Expect a due diligence request list from sophisticated investors that asks many questions. What types of data does the company collect from customers and what is its purpose? Do you have a data privacy and security, and an information security, policy? Does the company have an access control policy, use encryption and have an incident response program? If applicable, please provide a summary of all HIPAA compliance requirements and processes for such compliance, as well as copies of all business associate agreements related to HIPAA compliance. These questions will be the tip of the iceberg. So ask your counsel to provide you with a comprehensive data security due diligence checklist so that you can be prepared for the new world!

  1. Human Resources. Make sure your employee manual is up to date and in compliance with applicable law.

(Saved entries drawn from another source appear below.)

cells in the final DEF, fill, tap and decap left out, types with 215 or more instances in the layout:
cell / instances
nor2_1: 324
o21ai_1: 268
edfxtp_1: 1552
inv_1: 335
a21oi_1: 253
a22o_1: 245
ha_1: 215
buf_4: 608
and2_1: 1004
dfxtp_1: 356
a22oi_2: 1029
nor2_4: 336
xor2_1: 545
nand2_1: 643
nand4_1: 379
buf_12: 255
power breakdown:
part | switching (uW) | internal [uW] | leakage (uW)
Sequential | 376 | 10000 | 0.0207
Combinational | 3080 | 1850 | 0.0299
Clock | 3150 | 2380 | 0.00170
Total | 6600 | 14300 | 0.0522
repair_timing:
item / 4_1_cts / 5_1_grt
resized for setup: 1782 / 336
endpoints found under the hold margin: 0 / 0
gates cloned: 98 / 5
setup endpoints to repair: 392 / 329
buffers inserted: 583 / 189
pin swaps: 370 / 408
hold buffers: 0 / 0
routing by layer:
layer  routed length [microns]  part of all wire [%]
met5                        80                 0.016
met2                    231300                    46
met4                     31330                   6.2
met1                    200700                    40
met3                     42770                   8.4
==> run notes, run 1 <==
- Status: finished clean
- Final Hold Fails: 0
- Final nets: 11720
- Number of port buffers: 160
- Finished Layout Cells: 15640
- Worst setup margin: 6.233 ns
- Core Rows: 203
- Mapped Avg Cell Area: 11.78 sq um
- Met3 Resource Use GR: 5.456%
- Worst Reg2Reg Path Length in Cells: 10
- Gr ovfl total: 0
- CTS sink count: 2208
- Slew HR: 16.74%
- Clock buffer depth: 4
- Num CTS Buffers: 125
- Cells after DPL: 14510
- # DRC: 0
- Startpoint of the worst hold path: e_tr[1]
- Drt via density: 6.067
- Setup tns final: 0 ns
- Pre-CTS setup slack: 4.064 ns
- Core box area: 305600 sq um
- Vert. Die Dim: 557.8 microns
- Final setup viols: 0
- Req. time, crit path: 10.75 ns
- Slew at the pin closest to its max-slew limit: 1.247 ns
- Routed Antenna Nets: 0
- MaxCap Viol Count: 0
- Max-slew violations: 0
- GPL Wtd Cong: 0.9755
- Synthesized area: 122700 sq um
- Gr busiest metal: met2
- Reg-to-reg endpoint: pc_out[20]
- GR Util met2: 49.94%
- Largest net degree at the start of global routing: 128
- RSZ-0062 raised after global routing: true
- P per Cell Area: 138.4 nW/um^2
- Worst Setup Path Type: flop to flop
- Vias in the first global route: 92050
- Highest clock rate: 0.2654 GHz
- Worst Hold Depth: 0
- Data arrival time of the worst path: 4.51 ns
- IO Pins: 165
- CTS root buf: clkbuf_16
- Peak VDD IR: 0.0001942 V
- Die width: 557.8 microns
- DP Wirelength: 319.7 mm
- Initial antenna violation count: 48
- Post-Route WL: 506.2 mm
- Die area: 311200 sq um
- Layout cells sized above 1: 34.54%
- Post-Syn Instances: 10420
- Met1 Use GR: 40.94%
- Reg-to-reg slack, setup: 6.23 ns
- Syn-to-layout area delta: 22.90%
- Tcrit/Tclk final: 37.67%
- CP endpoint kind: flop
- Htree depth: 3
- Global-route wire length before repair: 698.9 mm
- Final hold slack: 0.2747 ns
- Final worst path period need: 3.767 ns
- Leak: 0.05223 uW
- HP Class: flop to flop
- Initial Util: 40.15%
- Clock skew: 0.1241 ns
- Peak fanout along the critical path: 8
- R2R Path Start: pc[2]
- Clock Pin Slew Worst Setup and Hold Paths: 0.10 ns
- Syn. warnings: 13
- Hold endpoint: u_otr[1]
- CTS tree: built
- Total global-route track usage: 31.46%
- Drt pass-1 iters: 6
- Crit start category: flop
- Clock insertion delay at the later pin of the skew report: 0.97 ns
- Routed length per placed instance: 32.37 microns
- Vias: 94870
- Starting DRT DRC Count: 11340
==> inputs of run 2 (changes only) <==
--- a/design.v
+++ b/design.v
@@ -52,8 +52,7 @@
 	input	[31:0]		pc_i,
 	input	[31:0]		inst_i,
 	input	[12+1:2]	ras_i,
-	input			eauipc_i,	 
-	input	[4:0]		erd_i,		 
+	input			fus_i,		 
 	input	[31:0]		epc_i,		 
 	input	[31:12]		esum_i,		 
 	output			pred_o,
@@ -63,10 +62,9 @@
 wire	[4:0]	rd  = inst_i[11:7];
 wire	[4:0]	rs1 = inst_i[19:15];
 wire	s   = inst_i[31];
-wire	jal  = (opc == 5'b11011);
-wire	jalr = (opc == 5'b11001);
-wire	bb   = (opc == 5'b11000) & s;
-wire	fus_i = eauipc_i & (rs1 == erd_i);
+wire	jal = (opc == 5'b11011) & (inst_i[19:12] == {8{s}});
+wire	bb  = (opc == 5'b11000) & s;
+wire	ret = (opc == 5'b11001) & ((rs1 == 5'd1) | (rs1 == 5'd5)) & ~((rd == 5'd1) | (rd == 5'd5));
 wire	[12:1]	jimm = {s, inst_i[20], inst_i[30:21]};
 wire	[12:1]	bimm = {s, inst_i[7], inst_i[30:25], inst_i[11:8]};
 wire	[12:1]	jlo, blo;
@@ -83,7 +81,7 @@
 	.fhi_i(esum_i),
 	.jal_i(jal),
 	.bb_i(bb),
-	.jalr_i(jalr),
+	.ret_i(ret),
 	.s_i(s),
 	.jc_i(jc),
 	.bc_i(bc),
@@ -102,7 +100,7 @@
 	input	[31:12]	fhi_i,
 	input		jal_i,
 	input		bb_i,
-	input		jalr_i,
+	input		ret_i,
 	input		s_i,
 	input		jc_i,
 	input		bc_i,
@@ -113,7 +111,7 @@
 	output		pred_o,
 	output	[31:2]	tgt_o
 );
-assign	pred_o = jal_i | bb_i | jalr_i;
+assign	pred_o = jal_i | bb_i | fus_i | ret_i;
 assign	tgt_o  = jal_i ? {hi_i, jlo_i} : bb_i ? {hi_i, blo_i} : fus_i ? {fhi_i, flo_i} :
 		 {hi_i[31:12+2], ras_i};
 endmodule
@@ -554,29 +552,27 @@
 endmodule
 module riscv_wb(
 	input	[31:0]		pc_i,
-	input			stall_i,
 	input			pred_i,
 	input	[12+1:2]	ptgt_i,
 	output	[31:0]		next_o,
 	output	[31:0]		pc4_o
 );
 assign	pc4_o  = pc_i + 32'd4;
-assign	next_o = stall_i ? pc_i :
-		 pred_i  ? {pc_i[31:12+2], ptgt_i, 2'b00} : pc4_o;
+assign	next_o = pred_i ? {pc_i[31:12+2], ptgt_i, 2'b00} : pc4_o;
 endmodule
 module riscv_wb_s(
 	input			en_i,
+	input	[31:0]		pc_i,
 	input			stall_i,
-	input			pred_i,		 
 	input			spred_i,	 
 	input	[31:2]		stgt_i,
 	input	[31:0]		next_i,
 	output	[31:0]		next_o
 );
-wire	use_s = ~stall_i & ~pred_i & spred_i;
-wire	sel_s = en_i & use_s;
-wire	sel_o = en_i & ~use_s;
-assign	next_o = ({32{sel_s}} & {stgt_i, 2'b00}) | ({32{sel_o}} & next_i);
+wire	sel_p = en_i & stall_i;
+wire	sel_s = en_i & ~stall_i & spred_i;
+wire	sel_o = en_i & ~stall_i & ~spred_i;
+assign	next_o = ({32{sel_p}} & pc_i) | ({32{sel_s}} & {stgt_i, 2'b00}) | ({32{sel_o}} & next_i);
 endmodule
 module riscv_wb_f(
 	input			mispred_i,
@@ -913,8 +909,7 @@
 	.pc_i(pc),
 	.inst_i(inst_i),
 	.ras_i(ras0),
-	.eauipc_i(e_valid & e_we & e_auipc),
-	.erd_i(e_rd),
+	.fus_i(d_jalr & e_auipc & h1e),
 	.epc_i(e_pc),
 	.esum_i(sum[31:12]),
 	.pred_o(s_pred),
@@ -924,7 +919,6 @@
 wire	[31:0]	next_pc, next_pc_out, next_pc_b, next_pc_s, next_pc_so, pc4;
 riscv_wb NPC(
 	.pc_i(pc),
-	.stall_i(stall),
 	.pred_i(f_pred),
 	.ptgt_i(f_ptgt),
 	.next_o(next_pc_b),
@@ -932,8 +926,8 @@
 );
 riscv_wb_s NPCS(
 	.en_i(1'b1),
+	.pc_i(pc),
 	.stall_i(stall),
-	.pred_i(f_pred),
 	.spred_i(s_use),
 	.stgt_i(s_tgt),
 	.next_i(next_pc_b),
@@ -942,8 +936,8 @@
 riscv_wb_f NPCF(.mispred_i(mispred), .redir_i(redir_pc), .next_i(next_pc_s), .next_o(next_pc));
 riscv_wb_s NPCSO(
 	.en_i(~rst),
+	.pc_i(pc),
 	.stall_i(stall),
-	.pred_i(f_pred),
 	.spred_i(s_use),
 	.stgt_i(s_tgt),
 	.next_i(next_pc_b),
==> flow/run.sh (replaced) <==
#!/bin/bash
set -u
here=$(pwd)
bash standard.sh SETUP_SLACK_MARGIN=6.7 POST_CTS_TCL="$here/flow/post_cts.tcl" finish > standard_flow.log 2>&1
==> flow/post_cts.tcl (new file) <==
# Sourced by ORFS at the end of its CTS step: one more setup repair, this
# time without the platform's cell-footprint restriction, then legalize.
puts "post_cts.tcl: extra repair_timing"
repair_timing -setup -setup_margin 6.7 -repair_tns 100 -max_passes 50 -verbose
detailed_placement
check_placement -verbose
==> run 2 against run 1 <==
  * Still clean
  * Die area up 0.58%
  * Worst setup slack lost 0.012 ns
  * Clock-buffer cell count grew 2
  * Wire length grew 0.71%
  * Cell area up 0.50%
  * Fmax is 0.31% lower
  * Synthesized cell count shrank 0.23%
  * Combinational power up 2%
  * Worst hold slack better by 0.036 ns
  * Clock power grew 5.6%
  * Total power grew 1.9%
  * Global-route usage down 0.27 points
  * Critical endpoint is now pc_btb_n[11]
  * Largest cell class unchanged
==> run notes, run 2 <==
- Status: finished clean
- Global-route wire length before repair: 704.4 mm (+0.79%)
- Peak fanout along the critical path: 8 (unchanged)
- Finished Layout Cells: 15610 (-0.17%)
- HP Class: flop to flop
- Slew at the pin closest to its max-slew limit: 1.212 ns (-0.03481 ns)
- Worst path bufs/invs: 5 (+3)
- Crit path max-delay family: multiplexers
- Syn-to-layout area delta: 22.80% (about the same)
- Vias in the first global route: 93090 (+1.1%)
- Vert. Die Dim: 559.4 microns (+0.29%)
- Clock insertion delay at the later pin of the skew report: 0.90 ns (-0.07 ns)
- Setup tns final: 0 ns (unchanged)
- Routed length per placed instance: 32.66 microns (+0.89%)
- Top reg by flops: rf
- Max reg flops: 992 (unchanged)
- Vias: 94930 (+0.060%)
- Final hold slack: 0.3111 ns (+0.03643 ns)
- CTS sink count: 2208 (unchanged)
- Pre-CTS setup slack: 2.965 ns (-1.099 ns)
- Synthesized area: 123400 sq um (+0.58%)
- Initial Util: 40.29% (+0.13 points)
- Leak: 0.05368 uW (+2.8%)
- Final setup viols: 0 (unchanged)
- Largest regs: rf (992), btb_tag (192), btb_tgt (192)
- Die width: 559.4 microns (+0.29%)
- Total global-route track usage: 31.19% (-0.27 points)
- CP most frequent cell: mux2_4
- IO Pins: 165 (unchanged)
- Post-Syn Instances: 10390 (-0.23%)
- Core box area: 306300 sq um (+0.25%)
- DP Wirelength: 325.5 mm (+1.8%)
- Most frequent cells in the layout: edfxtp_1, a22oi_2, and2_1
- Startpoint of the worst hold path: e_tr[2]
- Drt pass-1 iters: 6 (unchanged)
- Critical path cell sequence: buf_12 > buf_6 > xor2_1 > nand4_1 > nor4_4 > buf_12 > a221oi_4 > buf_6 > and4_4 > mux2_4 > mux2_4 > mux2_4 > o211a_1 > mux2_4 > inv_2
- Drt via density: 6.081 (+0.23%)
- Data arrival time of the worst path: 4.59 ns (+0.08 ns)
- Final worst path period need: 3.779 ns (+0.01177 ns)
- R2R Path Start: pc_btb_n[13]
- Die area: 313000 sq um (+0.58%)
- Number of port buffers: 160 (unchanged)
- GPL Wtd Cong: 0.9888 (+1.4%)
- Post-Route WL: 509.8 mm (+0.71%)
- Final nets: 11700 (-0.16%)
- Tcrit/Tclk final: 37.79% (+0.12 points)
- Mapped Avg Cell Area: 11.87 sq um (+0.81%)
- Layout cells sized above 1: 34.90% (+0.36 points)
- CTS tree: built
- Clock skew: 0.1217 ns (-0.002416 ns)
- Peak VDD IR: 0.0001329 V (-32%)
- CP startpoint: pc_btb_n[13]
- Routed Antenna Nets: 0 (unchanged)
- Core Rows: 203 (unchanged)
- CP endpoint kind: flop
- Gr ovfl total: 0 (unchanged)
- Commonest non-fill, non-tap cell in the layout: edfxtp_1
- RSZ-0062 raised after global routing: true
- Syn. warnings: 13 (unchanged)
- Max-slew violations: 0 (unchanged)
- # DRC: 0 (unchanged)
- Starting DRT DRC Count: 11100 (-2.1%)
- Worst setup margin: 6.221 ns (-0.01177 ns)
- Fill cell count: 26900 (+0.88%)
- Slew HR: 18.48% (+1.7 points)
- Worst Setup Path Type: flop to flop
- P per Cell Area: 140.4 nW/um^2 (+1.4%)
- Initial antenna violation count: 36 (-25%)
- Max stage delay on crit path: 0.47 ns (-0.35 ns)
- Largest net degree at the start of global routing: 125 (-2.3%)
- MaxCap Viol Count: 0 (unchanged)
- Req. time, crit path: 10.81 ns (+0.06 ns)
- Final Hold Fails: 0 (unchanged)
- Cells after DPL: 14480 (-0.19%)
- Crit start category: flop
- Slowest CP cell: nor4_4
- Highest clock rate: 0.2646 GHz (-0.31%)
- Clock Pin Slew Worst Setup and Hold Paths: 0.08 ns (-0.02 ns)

Confirm that your payroll and employee benefit plans are properly administered by people who understand the laws relating to withholding taxes, overtime and welfare and retirement benefits. Review your classification of any personnel or service providers as independent contractors versus employees. Many startup companies incorrectly classify employees as contractors. If you have non-U.S. citizen personnel, obviously you need to confirm that your immigration law house is in order. The consequences can be expensive.
  2. Is Your Software a Big Component of Your Value? So many companies are essentially SaaS companies. And they are favorites of venture investors due to their lost-cap-ex and infinitely scalable business models. But the development and contents of your software can truly come back to haunt you when raising venture capital or selling your company. Venture capital investors are focused on what the ultimate buyer of your company, and their legal counsel, will investigate as part of their later due diligence. Perhaps the most significant part of an investor or buyer’s due diligence of a SaaS company, after basic business and financial due diligence, is a deep-dive analysis of the company’s software to confirm that it does not present legal risks associated with the use of open source software in development or otherwise. Many investors and buyers will have a third-party software audit firm like Black Duck do an intensive review of the software to verify the quality, functionality and proprietary ownership of the source code. The smartest founders will seriously consider having such an audit, at least as to open source and related risks, conducted before an investor’s due diligence begins. This can save significant time and, again, will impress the investor that company management knows what it is doing.